ですからそれはお金や品物をあげるというのではなく、具体的に言えば、仕事において誰かの労力や時間をシェアする、仕事や社会生活を通じて世の中によい影響を与えるということです。
しかし、自分が誰かに「やってきたこと」とか「今、やっていること」は、自分自身が行っていることだからこそ正確かつ客観的に見られないという面があります。
ですから自分の「施し」を正しく把握するためには、自分の上にもう一人の自分を置いて、
「本当に役立ったと思うの?」
「相手は心から、喜んでいるのかしら?」
「見返りを期待してやったことじゃないの?」
といったことを自分に問いかけ、「もう一人の自分というフィルター」で突っ込みを入れながら、施していることを紙に書き出すようにしています。
私は毎月1日にこの「施しチェック」を行い、書き出しを行っています。
前月、どんな施しをしたのか、アトランダムに頭に浮かぶままに、そのシチュエーションと自分の気持ちを記していきます。
2020年4月1日のリストには、
●隣に住む一人暮らしの高齢のご婦人の買い物の代行をした(3月31日)。
→風邪をひいてつらそうだったので「買い物に行くけれど、必要なものがあったら、ついでに買ってきますよ」と、さりげなく伝えた。
→遠慮がちだったけれどお願いされてうれしかったし、届けたときの相手の笑顔は忘れない。
●熱海駅まで徒歩20分、すれ違う人すべてに「おはようございます!」と言った(3月2日)。これまで声をかけられてもスルーしていた自分を反省。
→こんなに気持ちがいいなんて。よしずっと続けよう。
→いい気持ちは相手と共有できるはず。
●レストランで会計後「特に○○がおいしかった。思い出に残る味です」と正直な気持ちを伝えた(3月13日)。
→満面の笑みを返してくれた。
→グルメレポーターのように飾った言葉よりも、素直な気持ちを言葉に込めたほうがいいと学んだ。
→「自分はサービス業」と自覚しよう。
●かかりつけ医に定期健診に行ったら「臼井さんのような元気な高齢者は貴重だよ」と冗談交じりに笑顔で言われた(3月1日)。

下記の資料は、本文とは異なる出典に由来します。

Background: an optimization exercise with open tools, aiming at small area, a short achievable clock period and few clock cycles. Do not read the settings as production practice.
RTL that was checked went through simulation tests only; none was proved equivalent to the original.
The RTL of run 1 was laid out without a check of its function.
Power and IR drop assume default switching activity.

--- design/flow/run.sh ---
#!/bin/bash
# synth_recipe.tcl (not shown) runs the flow's synth.tcl, then flattens the netlist and writes it again
# the make line also repeats each setting of config.mk as NAME=value (left out here)
make -C /OpenROAD-flow-scripts/flow DESIGN_CONFIG=/design/flow/config.mk WORK_HOME=/design/flow/orfs CLKGATE_MAP_FILE= SYNTH_SCRIPT=/design/flow/synth_recipe.tcl finish
--- design/flow/config.mk ---
export PLATFORM = sky130hd
export DESIGN_NAME = slc_ack_engine
export DESIGN_NICKNAME = slc_ack_engine
export VERILOG_FILES = /design/flow/design.v
export SDC_FILE = /design/flow/constraint.sdc
export NUM_CORES = 4
export LEC_CHECK = 0
export ABC_CLOCK_PERIOD_IN_PS = 3500
export CAP_MARGIN = 20
export CORE_MARGIN = 2
export CORE_UTILIZATION = 40
export PLACE_DENSITY = 0.6
export SETUP_SLACK_MARGIN = 2.5
export SLEW_MARGIN = 20
--- design/flow/constraint.sdc ---
create_clock -name core_clock -period 7.0 [get_ports {clk}]
set_input_delay 1.4000 -clock core_clock [delete_from_list [all_inputs] [get_ports {clk}]]
set_output_delay 1.4000 -clock core_clock [all_outputs]
set_load 0.01 [all_outputs]
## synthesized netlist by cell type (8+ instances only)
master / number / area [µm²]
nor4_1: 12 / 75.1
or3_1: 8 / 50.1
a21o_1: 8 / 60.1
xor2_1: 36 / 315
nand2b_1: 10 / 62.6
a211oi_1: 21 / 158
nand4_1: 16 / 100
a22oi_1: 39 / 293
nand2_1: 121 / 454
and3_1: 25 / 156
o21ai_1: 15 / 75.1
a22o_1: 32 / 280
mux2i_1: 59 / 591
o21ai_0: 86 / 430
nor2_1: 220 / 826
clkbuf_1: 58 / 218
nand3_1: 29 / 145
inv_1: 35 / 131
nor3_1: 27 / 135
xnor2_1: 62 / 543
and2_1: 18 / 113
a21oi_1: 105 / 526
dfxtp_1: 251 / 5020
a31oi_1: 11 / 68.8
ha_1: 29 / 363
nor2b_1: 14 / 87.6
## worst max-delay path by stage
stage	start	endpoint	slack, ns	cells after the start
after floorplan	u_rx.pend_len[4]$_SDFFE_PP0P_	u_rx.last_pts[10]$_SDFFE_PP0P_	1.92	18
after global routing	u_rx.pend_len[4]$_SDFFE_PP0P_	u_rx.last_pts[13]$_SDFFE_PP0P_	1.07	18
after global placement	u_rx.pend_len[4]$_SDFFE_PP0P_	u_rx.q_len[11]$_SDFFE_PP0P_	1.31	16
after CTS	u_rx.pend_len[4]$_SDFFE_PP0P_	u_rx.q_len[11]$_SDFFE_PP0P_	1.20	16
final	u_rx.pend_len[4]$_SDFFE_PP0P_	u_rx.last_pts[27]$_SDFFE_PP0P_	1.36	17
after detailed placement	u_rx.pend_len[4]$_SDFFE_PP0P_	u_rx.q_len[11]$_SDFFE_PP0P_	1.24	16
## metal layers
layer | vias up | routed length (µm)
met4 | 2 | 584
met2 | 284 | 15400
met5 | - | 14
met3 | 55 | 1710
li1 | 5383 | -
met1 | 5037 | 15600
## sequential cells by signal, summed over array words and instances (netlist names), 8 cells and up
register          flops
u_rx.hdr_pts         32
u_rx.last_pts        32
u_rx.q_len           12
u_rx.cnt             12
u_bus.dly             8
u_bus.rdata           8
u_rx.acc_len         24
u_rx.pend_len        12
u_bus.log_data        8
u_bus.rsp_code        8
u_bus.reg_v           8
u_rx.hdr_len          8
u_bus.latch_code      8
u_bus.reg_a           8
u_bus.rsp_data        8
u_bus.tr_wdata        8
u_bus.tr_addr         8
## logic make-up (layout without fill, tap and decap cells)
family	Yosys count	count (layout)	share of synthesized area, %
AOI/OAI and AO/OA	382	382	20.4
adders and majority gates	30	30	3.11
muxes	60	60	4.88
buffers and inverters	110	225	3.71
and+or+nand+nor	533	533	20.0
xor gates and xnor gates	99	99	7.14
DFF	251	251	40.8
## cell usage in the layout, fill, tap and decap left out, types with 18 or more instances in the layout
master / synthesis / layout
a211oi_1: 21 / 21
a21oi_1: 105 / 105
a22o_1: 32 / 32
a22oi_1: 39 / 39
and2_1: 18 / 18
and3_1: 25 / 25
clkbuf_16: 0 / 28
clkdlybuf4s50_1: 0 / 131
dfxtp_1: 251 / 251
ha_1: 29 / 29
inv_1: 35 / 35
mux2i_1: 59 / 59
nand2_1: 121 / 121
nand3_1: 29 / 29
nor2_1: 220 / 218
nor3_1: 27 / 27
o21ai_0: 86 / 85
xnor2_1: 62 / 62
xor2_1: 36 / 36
Background: an optimization exercise with open tools, aiming at small area. Do not read the settings as production practice.
Only simulation tests tie the RTL to the original design; equivalence was not proved.
No activity file was given, so power comes from the tool's default toggle rates.

==> flow/design.v <==
module acc_scale24 (
    input  wire [7:0] c,
    output wire [2:0] level
);
    wire [10:0] prod = c * 11'd5;
    wire [10:0] quot = prod / 11'd255;
    assign level = quot[2:0];
endmodule
module acc_rgb_code (
    input  wire [2:0] red,
    input  wire [2:0] green,
    input  wire [2:0] blue,
    output wire [7:0] code
);
    assign code = 8'd16 + 8'd36 * red + 8'd6 * green + blue;
endmodule
module acc_classify (
    input  wire [7:0]  code,
    output reg  [10:0] var_out
);
    wire [7:0] rem   = code - 8'd16;
    wire [7:0] red   = rem / 8'd36;
    wire [7:0] green = (rem / 8'd6) % 8'd6;
    wire [7:0] blue  = rem % 8'd6;
    wire [7:0] level = code - 8'd232;
    always @* begin
        if (code <= 8'd7)
            var_out = {2'd0, 6'd0, code[2:0]};
        else if (code <= 8'd15)
            var_out = {2'd1, 6'd0, code[2:0]};
        else if (code <= 8'd231)
            var_out = {2'd2, red[2:0], green[2:0], blue[2:0]};
        else
            var_out = {2'd3, 4'd0, level[4:0]};
    end
endmodule
module acc_var_encode (
    input  wire [10:0] var_in,
    output reg  [7:0]  code,
    output reg         illegal,
    output reg         range_err,
    output reg  [7:0]  bad_value
);
    wire [1:0] tag   = var_in[10:9];
    wire [2:0] red   = var_in[8:6];
    wire [2:0] green = var_in[5:3];
    wire [2:0] blue  = var_in[2:0];
    wire [4:0] level = var_in[4:0];
    wire [7:0] rgb_code;
    acc_rgb_code u_rgb (.red(red), .green(green), .blue(blue), .code(rgb_code));
    always @* begin
        code      = 8'd0;
        illegal   = 1'b0;
        range_err = 1'b0;
        bad_value = 8'd0;
        case (tag)
            2'd0: begin
                if (var_in[8:3] != 6'd0) illegal = 1'b1;
                else                     code = {5'd0, var_in[2:0]};
            end
            2'd1: begin
                if (var_in[8:3] != 6'd0) illegal = 1'b1;
                else                     code = 8'd8 + {5'd0, var_in[2:0]};
            end
            2'd2: begin
                if (red > 3'd5) begin
                    range_err = 1'b1;
                    bad_value = {5'd0, red};
                end else if (green > 3'd5) begin
                    range_err = 1'b1;
                    bad_value = {5'd0, green};
                end else if (blue > 3'd5) begin
                    range_err = 1'b1;
                    bad_value = {5'd0, blue};
                end else begin
                    code = rgb_code;
                end
            end
            default: begin
                if (var_in[8:5] != 4'd0) illegal = 1'b1;
                else if (level > 5'd23) begin
                    range_err = 1'b1;
                    bad_value = {3'd0, level};
                end else begin
                    code = 8'd232 + {3'd0, level};
                end
            end
        endcase
    end
endmodule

→ドクターだって人の子。「元気な人」を見るのはうれしいんだと改めて思う。
→病院だから病人がいて暗いムードになるのは当然。
→長居する、通い詰める場所ではない。
こんなふうに私自身の心象も描写しています。
ただし制限時間は30分。
誰に見せるわけでもないのですから、殴り書きで結構。
乱筆、乱文で構いません。
書き出すことで、元気な自分や元気になったシチュエーションが、鮮明になってくる効果があります。
今、悩みや不安を抱え元気が足りなくても、施しをした自分を見つけるとエネルギーが湧いてきます。
元気の炎が燃えてくるのです。
【元気ポイント】施すとは、お金や品物をあげることではない。人と社会に役立つ行為をすること。